(Stored data entries)
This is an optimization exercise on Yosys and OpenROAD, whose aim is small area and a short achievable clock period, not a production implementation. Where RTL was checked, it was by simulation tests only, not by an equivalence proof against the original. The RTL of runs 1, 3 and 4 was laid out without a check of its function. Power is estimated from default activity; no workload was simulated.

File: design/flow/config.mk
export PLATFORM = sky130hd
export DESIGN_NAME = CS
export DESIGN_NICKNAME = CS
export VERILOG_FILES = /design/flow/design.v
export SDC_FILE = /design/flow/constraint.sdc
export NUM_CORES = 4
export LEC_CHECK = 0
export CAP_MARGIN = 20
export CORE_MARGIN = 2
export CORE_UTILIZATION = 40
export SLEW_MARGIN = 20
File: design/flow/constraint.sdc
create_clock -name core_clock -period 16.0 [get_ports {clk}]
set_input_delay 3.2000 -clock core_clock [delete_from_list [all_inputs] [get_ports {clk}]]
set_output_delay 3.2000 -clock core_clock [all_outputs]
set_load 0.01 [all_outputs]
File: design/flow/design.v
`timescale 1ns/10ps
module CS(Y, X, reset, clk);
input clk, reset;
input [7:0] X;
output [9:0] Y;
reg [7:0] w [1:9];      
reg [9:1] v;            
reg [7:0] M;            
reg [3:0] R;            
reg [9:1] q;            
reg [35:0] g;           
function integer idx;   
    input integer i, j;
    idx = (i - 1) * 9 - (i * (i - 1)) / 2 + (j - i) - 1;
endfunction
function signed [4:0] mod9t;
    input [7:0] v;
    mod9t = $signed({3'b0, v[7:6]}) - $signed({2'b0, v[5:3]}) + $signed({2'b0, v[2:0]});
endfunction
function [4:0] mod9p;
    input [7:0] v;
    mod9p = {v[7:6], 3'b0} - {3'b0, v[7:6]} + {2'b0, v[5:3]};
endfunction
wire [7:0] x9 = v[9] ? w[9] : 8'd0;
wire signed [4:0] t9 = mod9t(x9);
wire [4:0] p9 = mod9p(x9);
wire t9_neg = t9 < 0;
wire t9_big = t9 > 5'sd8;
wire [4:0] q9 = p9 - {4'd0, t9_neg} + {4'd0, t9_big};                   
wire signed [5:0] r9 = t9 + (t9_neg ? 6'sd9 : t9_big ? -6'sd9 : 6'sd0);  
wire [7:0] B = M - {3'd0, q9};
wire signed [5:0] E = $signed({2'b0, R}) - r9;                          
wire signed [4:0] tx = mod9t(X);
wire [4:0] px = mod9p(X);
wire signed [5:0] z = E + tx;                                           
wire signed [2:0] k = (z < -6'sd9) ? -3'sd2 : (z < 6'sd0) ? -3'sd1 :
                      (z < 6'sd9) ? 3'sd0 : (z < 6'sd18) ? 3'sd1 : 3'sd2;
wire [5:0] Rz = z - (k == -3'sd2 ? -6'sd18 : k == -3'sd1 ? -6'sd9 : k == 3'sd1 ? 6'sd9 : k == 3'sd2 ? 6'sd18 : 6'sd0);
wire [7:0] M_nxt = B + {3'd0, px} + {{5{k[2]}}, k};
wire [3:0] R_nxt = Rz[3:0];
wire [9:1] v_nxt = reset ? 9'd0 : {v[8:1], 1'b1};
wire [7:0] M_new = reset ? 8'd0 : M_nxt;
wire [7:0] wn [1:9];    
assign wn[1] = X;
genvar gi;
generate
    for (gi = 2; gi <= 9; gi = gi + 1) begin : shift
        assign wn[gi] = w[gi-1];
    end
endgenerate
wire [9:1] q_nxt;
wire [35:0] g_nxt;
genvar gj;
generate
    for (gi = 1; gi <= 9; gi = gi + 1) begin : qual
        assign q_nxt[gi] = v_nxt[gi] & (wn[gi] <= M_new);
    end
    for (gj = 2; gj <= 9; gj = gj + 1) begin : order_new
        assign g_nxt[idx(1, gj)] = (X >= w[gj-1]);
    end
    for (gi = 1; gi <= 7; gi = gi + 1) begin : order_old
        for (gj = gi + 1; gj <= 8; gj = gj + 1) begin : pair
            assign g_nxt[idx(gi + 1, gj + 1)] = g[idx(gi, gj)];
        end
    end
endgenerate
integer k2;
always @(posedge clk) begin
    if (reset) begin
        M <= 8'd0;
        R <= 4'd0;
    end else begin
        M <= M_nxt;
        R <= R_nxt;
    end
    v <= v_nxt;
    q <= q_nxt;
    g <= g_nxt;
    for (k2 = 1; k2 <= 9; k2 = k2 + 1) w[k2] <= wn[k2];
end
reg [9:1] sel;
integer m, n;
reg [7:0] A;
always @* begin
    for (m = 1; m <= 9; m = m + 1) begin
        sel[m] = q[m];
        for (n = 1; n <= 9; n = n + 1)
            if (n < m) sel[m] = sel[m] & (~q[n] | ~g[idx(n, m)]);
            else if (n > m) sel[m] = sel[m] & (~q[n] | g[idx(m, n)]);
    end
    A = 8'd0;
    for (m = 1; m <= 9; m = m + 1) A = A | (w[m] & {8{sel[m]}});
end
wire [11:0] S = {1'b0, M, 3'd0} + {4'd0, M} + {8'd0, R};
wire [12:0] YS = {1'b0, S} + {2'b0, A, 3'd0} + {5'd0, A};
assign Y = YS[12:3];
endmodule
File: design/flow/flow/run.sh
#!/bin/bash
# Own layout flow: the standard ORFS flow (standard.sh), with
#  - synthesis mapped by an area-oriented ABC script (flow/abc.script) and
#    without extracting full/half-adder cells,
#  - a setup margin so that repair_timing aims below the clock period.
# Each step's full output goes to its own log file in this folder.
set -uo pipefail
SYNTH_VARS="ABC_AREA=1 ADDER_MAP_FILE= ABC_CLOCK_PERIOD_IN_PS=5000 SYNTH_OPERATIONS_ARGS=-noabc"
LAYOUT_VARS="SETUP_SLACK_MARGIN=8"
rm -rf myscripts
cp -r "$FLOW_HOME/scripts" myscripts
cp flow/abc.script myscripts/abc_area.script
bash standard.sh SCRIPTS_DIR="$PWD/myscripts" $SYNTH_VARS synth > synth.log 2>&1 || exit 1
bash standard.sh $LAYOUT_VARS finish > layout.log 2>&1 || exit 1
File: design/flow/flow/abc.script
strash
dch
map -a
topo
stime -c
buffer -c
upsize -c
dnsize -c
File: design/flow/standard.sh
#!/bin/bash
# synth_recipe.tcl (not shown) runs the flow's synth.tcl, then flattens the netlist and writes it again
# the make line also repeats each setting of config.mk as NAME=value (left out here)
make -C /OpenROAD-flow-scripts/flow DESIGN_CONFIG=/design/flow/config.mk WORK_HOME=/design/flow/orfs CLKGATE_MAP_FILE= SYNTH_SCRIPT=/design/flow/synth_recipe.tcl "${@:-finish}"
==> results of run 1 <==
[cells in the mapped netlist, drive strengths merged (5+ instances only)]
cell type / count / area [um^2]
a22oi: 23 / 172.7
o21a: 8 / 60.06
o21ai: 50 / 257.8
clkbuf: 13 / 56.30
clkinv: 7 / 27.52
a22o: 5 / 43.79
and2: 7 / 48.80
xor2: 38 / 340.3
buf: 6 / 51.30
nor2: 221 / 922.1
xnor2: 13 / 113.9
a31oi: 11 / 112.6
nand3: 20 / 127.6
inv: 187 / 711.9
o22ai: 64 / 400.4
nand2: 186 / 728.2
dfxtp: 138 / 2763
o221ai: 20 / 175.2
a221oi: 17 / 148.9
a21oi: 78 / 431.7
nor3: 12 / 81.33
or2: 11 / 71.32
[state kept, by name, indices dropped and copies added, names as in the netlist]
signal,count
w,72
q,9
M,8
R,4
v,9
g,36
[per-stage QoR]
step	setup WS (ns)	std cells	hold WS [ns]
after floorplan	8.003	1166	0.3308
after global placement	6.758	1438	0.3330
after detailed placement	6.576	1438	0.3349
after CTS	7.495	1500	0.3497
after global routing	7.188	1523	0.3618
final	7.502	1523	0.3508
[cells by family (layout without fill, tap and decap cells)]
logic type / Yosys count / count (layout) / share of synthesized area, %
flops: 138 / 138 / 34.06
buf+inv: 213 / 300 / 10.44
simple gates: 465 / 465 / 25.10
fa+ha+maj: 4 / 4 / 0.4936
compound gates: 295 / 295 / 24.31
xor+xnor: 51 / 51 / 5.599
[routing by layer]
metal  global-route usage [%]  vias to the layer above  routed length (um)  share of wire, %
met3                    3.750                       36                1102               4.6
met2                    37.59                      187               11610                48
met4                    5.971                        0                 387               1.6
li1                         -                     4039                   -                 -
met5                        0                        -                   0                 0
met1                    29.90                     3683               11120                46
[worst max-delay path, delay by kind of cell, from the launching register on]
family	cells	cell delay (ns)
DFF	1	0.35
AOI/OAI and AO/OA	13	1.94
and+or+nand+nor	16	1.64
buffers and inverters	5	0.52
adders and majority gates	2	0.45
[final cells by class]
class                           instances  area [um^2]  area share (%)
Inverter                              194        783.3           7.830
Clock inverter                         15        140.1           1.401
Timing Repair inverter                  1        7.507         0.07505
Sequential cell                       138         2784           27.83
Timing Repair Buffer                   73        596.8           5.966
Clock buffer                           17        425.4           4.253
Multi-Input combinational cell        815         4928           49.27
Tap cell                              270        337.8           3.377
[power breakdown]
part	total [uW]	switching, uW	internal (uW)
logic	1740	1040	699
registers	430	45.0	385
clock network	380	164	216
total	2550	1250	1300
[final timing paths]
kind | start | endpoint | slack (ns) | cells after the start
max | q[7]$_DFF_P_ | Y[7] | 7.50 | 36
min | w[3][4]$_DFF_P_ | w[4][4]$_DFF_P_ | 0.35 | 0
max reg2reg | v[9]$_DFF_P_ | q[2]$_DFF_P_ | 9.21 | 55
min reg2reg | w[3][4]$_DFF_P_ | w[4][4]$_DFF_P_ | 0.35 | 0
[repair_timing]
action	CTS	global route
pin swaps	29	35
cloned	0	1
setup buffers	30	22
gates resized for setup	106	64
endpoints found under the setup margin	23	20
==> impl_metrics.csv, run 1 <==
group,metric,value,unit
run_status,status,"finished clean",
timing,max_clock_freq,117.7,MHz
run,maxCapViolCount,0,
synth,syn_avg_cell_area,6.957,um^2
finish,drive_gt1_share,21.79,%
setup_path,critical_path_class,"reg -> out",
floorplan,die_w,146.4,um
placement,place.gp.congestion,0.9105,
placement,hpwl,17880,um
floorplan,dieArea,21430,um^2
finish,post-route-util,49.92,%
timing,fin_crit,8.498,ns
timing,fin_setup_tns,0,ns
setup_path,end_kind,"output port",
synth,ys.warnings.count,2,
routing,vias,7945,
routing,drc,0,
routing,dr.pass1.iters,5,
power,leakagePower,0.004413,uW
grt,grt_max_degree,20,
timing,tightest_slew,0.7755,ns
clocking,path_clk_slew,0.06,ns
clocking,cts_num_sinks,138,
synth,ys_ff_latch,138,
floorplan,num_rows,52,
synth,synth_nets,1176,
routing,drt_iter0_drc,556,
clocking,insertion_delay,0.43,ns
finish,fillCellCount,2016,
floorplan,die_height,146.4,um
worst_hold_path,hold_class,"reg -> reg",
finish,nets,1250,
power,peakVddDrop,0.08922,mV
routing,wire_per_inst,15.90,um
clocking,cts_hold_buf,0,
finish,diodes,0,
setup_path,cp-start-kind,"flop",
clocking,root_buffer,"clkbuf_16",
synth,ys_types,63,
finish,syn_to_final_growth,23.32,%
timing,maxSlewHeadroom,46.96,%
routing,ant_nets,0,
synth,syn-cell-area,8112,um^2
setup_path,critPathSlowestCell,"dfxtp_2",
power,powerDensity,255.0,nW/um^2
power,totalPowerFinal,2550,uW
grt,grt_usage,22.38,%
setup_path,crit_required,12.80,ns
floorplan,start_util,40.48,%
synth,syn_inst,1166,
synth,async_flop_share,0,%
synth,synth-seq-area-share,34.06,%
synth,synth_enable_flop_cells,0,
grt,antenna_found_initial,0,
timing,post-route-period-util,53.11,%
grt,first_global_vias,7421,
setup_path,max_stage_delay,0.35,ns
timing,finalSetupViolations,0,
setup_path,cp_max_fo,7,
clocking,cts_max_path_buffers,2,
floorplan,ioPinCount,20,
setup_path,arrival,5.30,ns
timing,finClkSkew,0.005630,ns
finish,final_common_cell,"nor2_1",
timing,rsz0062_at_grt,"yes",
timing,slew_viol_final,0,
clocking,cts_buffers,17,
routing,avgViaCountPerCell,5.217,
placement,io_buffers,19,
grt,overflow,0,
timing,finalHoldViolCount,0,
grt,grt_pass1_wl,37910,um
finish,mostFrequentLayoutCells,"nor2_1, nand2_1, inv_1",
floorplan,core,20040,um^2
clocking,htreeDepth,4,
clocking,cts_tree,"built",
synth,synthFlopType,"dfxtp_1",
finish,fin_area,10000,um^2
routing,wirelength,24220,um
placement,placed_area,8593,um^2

==

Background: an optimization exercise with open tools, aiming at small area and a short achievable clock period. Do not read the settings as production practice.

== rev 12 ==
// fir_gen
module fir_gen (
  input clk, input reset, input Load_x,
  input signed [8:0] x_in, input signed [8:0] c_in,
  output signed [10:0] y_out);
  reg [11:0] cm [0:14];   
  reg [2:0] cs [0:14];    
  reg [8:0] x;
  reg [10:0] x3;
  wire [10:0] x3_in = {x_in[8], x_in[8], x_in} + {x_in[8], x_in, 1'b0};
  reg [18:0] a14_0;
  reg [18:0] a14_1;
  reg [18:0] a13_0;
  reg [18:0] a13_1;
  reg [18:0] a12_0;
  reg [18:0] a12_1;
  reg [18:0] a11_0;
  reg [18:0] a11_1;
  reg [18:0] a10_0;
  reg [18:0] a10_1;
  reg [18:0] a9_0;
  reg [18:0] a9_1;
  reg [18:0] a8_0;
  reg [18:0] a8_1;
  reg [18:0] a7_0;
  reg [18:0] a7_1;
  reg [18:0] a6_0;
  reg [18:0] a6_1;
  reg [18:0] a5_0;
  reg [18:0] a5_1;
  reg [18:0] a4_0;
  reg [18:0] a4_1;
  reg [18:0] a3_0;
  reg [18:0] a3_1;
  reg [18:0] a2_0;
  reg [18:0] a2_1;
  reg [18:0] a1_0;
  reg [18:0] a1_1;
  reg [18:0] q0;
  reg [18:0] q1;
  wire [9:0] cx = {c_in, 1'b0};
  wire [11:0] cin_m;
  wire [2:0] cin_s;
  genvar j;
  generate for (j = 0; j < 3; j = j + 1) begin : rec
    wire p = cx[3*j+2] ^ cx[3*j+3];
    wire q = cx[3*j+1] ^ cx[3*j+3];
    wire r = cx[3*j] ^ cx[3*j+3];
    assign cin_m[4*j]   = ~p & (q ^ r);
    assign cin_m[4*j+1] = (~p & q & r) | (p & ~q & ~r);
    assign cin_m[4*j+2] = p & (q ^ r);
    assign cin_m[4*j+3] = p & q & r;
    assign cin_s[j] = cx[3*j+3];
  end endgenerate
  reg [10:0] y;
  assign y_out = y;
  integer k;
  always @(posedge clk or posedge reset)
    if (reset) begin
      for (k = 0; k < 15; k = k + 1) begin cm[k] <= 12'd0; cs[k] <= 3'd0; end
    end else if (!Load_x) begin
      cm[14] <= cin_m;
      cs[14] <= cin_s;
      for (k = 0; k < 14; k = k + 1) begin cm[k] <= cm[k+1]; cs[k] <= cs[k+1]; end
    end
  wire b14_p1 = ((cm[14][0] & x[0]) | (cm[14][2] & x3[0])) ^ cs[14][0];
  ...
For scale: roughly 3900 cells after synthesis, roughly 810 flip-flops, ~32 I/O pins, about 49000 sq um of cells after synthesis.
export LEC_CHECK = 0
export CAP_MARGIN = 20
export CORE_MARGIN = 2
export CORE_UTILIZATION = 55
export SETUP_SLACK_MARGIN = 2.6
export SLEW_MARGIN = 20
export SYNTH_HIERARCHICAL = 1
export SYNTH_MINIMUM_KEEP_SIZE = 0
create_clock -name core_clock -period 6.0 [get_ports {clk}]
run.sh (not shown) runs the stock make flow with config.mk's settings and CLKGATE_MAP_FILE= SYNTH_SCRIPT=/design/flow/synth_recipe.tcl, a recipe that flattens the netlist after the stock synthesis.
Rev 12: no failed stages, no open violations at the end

* * *

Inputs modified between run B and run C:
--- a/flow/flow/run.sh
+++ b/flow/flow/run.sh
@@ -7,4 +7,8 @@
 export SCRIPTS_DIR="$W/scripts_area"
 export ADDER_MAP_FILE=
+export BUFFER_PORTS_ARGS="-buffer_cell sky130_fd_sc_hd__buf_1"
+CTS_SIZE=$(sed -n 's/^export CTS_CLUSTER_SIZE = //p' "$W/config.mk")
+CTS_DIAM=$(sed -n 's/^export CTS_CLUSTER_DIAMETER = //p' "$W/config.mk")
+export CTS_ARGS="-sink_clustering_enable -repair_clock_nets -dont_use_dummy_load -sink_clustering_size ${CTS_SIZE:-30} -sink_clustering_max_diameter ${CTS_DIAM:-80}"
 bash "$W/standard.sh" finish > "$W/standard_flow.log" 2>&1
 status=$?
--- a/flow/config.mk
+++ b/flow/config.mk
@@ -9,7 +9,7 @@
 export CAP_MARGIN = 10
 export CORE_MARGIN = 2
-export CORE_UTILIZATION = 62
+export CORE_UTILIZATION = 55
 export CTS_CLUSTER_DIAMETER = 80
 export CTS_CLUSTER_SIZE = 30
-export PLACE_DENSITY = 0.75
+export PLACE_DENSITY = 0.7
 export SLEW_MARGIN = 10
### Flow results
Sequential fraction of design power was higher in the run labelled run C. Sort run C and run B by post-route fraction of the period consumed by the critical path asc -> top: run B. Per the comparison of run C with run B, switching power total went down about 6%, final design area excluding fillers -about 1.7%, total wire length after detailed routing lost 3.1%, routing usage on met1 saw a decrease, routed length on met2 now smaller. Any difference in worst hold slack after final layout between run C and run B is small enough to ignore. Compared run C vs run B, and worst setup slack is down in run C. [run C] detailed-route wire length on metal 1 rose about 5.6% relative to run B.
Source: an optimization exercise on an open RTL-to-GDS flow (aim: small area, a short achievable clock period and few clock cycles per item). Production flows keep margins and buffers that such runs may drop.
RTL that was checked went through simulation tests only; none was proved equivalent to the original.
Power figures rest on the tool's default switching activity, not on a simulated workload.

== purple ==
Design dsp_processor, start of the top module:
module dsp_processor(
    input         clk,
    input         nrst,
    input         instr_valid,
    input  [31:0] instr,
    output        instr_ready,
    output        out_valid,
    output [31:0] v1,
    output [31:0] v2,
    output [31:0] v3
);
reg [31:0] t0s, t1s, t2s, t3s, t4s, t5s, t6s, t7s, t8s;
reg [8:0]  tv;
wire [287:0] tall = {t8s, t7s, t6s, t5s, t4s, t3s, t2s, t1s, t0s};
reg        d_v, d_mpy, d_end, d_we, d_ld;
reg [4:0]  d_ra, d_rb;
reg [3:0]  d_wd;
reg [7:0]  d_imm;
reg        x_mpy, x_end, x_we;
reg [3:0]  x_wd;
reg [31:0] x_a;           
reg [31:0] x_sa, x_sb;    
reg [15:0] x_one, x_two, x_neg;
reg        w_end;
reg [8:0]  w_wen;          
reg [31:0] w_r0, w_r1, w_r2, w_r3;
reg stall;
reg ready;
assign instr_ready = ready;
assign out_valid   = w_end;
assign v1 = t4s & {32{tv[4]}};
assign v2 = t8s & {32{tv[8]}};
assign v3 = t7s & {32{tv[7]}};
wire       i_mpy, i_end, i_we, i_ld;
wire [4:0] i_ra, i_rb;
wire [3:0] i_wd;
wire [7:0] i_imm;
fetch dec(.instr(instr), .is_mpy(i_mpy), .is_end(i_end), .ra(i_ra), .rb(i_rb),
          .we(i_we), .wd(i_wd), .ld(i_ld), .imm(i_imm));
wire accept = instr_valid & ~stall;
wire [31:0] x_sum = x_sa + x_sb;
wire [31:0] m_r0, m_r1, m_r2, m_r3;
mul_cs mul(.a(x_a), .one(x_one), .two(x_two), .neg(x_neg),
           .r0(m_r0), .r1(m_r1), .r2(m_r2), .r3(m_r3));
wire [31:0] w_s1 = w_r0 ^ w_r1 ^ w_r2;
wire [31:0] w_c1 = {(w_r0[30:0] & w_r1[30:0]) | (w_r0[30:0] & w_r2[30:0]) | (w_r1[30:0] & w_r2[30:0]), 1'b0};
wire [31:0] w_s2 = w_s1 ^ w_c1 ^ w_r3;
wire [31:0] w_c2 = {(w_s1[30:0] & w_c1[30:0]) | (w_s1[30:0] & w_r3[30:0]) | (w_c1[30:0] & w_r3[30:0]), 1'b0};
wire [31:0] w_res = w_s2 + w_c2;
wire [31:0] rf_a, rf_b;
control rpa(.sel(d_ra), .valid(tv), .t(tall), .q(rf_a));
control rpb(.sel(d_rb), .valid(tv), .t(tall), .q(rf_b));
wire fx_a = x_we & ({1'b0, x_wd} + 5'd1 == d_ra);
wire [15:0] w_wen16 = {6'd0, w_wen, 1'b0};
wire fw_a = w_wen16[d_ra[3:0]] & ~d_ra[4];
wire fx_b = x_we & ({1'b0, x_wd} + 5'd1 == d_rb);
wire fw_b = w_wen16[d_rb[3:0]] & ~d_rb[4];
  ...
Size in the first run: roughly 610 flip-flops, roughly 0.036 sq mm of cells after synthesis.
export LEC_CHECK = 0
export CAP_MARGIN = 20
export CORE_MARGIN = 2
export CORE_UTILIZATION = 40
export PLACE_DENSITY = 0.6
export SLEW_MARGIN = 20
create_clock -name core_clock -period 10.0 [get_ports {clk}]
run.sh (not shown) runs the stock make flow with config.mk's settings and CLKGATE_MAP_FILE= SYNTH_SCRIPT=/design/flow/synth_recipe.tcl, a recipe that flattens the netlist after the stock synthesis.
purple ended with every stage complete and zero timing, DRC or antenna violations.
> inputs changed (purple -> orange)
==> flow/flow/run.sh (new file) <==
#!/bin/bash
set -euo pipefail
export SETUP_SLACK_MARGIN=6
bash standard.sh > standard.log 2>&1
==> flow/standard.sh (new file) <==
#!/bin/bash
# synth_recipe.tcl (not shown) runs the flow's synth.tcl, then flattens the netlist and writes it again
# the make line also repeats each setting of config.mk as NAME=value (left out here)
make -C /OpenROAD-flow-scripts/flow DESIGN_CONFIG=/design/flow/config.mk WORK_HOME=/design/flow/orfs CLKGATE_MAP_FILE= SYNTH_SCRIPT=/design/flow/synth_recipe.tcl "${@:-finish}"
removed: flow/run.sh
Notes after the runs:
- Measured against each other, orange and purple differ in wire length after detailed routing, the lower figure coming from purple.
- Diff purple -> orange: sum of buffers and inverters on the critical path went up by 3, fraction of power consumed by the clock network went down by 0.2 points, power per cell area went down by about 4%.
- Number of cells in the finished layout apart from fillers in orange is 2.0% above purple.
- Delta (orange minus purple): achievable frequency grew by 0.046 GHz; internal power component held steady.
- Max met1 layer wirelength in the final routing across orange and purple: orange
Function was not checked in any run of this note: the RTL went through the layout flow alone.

• What you are asked to do: Print the lines above from the one with "Inputs modified between" through the one with "-n 's/^export CTS_CLUSTER_DIAMETER", both included, exactly as written and nothing more.

• Solution below:
Inputs modified between run B and run C:
--- a/flow/flow/run.sh
+++ b/flow/flow/run.sh
@@ -7,4 +7,8 @@
 export SCRIPTS_DIR="$W/scripts_area"
 export ADDER_MAP_FILE=
+export BUFFER_PORTS_ARGS="-buffer_cell sky130_fd_sc_hd__buf_1"
+CTS_SIZE=$(sed -n 's/^export CTS_CLUSTER_SIZE = //p' "$W/config.mk")
+CTS_DIAM=$(sed -n 's/^export CTS_CLUSTER_DIAMETER = //p' "$W/config.mk")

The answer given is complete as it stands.